The Rev. Henry Idema writes thought-provoking columns. Idema, a Grand Haven Tribune community columnist, touches on subjects that often stirs controversial debate. His January column titled “What is Putin’s vision for America?” was one of those columns.

He is isn’t afraid to express his opinions. The column about Russian President Vladmir Putin prompted a number of online comments, some of which were critical of him and the Tribune.

One comment that caught my attention was from someone who suggested that the Tribune should just print news and not opinions.

I would argue that printing of opinion articles have had a long history in the newspaper business. Expressing opinions in American newspapers dates back to the Colonial times. According to USA Today, George Washington and John Adams started the trend with how they used the press as a political organ. William Randolph Hearst and Joseph Pulitzer were famous for championing issues through their editorials.

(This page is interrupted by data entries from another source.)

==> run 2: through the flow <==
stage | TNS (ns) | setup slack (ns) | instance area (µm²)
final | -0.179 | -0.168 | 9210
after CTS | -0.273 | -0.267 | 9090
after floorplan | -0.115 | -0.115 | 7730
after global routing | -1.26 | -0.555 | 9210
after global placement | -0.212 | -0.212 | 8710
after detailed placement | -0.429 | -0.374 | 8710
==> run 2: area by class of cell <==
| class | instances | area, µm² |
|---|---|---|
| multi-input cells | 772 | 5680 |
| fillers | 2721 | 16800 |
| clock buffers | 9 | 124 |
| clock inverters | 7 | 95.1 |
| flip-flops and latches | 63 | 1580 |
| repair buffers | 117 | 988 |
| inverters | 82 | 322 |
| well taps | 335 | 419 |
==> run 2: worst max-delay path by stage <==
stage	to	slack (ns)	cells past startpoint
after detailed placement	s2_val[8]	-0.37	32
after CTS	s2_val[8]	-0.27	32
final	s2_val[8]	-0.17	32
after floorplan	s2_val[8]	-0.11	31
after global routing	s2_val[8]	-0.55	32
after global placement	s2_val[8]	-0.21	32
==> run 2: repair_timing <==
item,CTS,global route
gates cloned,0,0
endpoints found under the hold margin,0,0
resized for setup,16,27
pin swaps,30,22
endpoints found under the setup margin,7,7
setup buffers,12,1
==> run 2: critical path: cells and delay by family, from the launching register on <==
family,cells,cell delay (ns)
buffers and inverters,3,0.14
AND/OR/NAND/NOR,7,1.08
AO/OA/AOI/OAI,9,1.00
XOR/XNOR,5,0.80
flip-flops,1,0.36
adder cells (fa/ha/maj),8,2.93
**src/rtl/four_bit_sync_updown_counter.sv**
```systemverilog
// Up/down binary counter with parallel load, combinational terminal count and registered wrap pulse.
// Latency: count and wrap update one clk edge after up_down/load are sampled; tc is same-cycle combinational.
// Backpressure: none; counts every edge unless loading. Build macro UPDOWN_SATURATE_EN selects saturating mode.
module four_bit_sync_updown_counter #(
   parameter int unsigned         WIDTH     = 4,
   parameter logic [WIDTH-1:0]    RESET_VAL = '0
) (
   input  logic             clk,
   input  logic             rst,
   input  logic             up_down,
   input  logic             load,
   input  logic [WIDTH-1:0] load_val,
   output logic [WIDTH-1:0] count,
   output logic             tc,
   output logic             wrap
);

   localparam logic [WIDTH-1:0] ALL_ONES = '1;
   localparam logic [WIDTH-1:0] ZERO     = '0;
   localparam logic [WIDTH-1:0] ONE      = {{(WIDTH-1){1'b0}}, 1'b1};

   logic [WIDTH-1:0] count_q;
   logic [WIDTH-1:0] count_d;
   logic             wrap_q;
   logic             wrap_d;
   logic             at_max;
   logic             at_min;

   // Boundary detection shared by next-state logic and the terminal-count flag.
   always_comb begin
      at_max = (count_q == ALL_ONES);
      at_min = (count_q == ZERO);
   end

   // Next count: load overrides counting; wrap flags the edge that crosses the boundary.
   always_comb begin
      count_d = count_q;
      wrap_d  = 1'b0;
      if (load) begin
         count_d = load_val;
      end else if (up_down) begin
`ifdef UPDOWN_SATURATE_EN
         if (!at_max) begin
            count_d = count_q + ONE;
         end
`else
         count_d = count_q + ONE;
         wrap_d  = at_max;
`endif
      end else begin
`ifdef UPDOWN_SATURATE_EN
         if (!at_min) begin
            count_d = count_q - ONE;
         end
`else
         count_d = count_q - ONE;
         wrap_d  = at_min;
`endif
      end
   end

   // State registers; reset acts immediately and holds while rst is low.
   always_ff @(posedge clk or negedge rst) begin
      if (!rst) begin
         count_q <= RESET_VAL;
         wrap_q  <= 1'b0;
      end else begin
         count_q <= count_d;
         wrap_q  <= wrap_d;
      end
   end

   // Terminal count looks at the direction currently requested, not the last one used.
   always_comb begin
      tc = up_down ? at_max : at_min;
   end

   assign count = count_q;
   assign wrap  = wrap_q;

endmodule

```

USA Today printed this quote from the late Wall Street Journal editor, Robert L. Bartle: “Editorial pages deliver the news of ideas, while other departments of the newspaper deliver the news of events.”

His quote was right on the mark. The editorial page of a newspaper, where opinion articles are printed, are vital to our democracy.

Newspapers, including the Grand Haven Tribune, are doing a great service by providing a venue for thought-provoking opinion articles.

In my 37 years as a journalist — mostly on small daily newspapers — we’ve always had an editorial page. The editorial page not only allows newspapers to express their views through editorials, it also allows readers to do the same. Community columns and letters to the editor are terrific ways to write what is on your mind.

The community column concept was started by former Publisher Mayer Maloney years ago. It is still thriving today with local columnists commenting on a wide range of topics.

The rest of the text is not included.